• [Try it]:
Go through the entries below and copy each line that holds the word "pwdata".

______________________________

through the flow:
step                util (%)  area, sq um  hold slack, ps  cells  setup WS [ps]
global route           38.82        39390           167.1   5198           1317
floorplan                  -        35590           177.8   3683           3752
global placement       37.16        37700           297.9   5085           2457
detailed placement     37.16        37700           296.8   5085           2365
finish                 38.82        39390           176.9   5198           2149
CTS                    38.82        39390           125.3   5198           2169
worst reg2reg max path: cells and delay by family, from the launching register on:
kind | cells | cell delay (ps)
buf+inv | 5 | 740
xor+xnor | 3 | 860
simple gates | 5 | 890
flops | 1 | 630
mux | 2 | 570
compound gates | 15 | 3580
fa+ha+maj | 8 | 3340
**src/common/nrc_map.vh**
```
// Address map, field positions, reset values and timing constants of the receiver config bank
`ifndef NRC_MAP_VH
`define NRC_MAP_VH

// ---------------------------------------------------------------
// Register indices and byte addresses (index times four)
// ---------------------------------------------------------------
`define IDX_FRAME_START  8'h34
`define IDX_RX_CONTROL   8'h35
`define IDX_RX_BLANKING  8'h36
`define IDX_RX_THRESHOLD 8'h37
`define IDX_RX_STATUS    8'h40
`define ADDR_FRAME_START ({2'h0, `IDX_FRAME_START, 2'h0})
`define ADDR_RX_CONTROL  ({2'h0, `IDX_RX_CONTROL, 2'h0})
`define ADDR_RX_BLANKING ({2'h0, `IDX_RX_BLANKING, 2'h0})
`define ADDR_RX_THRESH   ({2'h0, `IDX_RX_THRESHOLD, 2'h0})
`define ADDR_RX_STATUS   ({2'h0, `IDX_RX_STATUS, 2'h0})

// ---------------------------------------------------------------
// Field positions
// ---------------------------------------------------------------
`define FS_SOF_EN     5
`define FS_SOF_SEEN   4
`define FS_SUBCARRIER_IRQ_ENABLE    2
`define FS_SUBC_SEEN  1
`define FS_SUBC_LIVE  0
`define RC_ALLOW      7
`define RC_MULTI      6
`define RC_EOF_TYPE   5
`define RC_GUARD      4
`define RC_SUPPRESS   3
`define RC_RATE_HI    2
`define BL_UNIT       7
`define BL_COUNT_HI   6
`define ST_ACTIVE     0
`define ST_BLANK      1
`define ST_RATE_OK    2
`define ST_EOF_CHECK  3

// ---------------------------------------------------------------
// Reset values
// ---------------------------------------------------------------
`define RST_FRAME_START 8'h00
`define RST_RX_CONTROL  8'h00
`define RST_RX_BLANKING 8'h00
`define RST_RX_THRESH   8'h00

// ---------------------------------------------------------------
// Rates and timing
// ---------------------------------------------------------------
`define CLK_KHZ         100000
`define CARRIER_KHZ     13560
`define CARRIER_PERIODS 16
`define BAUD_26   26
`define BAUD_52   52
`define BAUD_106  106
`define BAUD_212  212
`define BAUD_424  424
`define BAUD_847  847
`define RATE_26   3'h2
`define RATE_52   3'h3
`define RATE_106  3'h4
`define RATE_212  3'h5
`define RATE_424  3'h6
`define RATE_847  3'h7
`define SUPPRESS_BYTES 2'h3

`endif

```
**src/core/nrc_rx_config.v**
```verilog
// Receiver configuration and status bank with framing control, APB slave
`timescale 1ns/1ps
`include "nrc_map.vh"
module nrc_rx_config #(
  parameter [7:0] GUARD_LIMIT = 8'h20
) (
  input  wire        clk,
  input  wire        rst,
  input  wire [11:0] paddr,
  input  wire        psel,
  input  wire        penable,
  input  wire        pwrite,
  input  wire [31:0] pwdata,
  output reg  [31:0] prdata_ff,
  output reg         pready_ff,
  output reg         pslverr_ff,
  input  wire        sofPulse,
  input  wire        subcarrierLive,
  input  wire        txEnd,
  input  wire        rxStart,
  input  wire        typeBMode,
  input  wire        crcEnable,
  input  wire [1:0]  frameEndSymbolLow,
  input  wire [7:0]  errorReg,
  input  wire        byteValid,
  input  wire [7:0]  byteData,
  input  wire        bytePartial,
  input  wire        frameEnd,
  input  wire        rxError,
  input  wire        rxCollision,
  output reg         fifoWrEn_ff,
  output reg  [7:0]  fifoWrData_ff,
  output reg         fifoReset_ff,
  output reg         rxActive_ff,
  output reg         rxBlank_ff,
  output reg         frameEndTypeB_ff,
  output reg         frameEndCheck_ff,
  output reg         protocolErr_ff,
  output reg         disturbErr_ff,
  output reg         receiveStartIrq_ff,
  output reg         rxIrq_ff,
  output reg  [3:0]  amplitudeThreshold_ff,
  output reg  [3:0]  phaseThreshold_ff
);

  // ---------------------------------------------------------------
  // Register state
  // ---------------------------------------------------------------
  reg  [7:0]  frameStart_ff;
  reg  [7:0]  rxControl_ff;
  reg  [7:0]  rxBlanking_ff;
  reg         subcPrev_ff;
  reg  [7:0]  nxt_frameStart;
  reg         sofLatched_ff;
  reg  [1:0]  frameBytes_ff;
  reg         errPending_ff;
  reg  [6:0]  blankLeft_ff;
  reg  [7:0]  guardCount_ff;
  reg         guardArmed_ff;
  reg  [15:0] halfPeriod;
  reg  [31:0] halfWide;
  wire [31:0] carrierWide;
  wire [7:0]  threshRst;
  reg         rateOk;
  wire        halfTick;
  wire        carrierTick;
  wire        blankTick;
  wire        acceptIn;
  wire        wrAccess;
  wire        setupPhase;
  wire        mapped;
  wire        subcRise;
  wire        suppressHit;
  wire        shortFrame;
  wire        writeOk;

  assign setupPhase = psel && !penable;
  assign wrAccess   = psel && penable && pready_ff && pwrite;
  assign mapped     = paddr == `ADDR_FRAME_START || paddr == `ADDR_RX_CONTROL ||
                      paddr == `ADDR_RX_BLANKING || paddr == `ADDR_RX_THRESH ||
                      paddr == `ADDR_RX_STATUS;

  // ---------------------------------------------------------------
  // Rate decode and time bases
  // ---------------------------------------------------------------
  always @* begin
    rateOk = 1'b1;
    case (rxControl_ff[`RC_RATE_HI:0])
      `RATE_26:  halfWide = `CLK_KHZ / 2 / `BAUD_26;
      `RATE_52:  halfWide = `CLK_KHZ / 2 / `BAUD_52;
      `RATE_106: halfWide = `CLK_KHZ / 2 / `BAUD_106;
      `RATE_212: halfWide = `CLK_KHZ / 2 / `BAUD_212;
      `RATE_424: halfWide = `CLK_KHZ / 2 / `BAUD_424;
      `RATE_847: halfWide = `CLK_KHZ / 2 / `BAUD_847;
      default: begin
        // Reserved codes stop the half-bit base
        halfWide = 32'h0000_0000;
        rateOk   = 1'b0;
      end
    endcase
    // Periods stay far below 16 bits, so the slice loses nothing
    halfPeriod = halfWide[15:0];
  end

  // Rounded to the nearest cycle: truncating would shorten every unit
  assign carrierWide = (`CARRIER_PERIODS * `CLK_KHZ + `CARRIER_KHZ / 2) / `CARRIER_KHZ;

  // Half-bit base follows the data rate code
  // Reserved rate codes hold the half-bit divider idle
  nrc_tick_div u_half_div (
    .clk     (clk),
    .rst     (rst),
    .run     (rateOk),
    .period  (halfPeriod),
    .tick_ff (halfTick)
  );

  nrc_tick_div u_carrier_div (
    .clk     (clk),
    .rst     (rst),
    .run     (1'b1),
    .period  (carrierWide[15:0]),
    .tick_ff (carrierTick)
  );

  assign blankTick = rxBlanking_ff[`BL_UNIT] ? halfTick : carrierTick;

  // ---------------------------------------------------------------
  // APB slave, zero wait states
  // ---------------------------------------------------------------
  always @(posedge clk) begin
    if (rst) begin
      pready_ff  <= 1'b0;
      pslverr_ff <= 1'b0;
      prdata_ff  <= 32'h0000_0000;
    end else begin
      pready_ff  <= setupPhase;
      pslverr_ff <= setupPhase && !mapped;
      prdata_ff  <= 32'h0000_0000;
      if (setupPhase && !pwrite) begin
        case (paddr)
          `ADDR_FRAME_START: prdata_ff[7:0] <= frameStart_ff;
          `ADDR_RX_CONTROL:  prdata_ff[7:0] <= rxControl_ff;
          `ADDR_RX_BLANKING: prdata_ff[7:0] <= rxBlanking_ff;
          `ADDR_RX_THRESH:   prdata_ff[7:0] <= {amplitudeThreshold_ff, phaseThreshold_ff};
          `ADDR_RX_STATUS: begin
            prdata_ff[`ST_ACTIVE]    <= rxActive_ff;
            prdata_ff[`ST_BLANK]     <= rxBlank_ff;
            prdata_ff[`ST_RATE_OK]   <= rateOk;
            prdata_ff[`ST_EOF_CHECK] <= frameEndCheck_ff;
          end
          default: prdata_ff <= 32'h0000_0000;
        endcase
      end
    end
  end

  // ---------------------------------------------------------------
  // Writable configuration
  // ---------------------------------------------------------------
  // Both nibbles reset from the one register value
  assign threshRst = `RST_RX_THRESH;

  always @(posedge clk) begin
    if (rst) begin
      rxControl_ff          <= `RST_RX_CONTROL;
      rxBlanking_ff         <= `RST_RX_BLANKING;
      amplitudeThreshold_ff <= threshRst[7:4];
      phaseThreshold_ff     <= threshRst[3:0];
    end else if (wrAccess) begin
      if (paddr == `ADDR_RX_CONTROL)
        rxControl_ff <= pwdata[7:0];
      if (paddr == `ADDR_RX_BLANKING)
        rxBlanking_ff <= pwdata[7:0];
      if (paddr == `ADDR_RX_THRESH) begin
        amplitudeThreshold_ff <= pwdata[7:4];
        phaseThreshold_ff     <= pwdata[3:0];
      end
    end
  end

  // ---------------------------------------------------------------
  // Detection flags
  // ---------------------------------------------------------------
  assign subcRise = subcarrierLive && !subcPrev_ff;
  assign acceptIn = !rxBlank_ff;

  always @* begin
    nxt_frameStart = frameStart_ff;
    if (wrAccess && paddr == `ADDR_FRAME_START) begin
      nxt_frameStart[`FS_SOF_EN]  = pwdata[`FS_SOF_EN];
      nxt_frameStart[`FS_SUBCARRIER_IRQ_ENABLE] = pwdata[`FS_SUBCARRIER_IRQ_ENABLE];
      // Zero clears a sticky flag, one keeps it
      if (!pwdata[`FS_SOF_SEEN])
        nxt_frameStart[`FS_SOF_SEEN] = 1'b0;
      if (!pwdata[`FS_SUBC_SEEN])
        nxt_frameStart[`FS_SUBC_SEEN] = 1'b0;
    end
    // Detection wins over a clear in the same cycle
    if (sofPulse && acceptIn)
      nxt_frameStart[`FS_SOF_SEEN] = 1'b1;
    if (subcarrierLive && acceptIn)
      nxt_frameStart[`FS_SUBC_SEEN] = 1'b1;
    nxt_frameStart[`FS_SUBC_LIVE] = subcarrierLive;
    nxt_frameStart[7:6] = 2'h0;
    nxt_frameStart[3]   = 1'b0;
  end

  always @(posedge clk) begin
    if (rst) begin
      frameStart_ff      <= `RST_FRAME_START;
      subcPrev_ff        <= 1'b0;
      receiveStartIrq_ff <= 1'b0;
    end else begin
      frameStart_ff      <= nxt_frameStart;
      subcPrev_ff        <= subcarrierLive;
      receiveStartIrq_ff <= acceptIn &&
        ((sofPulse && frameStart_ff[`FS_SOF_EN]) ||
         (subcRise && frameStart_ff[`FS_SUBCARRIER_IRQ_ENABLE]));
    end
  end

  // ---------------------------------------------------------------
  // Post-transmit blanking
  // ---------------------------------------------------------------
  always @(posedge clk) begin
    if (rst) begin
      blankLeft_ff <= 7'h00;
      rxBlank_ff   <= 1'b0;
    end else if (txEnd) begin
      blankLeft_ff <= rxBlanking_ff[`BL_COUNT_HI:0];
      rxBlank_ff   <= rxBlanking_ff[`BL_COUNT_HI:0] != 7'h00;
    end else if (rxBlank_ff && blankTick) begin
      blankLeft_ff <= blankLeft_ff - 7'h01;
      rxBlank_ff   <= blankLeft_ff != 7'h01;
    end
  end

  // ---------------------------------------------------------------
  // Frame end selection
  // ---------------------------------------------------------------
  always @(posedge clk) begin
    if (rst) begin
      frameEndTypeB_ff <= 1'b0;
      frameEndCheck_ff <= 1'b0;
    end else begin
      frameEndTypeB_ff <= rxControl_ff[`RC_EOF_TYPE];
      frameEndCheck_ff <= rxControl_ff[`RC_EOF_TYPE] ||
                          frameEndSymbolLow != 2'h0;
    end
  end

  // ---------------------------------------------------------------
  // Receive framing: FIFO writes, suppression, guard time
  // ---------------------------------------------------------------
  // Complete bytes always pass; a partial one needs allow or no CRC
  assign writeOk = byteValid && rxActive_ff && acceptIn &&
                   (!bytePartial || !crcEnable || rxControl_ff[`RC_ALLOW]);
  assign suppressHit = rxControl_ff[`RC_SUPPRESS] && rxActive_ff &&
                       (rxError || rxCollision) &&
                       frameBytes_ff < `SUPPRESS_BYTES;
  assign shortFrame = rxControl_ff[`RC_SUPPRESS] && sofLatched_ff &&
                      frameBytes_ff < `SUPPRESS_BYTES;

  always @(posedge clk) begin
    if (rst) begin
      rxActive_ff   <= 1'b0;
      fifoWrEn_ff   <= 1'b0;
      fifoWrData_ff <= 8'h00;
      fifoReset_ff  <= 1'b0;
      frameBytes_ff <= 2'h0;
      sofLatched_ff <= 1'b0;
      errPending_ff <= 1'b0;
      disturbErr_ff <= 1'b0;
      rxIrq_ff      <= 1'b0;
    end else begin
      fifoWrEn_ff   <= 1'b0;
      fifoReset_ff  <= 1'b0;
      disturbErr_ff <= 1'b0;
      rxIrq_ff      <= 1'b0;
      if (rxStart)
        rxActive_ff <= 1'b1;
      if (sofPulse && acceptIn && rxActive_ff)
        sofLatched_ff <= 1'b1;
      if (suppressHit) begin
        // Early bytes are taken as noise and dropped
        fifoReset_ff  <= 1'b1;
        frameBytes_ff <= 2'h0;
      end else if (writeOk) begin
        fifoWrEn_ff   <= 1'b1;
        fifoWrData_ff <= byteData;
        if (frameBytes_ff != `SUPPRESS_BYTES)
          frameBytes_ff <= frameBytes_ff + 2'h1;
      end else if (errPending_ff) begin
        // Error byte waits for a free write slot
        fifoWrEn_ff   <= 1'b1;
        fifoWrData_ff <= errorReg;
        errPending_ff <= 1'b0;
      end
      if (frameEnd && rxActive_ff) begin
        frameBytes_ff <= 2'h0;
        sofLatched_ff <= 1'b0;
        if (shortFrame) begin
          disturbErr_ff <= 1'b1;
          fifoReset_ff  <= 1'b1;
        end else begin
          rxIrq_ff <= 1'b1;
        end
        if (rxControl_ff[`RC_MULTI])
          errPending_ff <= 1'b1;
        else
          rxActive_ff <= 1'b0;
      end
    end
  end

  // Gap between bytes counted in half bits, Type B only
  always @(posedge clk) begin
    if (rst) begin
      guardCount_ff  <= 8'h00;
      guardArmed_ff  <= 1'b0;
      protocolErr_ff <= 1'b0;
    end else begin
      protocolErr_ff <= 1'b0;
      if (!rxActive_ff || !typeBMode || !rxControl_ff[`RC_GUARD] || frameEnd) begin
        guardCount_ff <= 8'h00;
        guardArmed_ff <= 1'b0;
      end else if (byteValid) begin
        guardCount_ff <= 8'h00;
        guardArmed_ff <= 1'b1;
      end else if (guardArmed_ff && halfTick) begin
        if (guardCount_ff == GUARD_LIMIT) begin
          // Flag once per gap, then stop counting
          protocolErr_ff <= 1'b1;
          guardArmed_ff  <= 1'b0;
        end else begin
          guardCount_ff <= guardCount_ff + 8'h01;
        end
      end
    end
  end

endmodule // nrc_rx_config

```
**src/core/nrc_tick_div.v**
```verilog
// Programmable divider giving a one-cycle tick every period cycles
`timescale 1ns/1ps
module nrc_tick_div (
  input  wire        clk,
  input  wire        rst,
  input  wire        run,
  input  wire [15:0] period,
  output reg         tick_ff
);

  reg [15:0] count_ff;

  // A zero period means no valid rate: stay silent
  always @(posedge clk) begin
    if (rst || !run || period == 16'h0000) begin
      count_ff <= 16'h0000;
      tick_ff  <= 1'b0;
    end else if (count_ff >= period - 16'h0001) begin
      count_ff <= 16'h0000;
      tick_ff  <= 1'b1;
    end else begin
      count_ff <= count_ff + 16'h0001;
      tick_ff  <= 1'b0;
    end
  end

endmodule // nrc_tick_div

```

______________________________

• [Response area]:
  input  wire [31:0] pwdata,
        rxControl_ff <= pwdata[7:0];
        rxBlanking_ff <= pwdata[7:0];
        amplitudeThreshold_ff <= pwdata[7:4];
        phaseThreshold_ff     <= pwdata[3:0];
      nxt_frameStart[`FS_SOF_EN]  = pwdata[`FS_SOF_EN];
      nxt_frameStart[`FS_SUBCARRIER_IRQ_ENABLE] = pwdata[`FS_SUBCARRIER_IRQ_ENABLE];
      if (!pwdata[`FS_SOF_SEEN])
      if (!pwdata[`FS_SUBC_SEEN])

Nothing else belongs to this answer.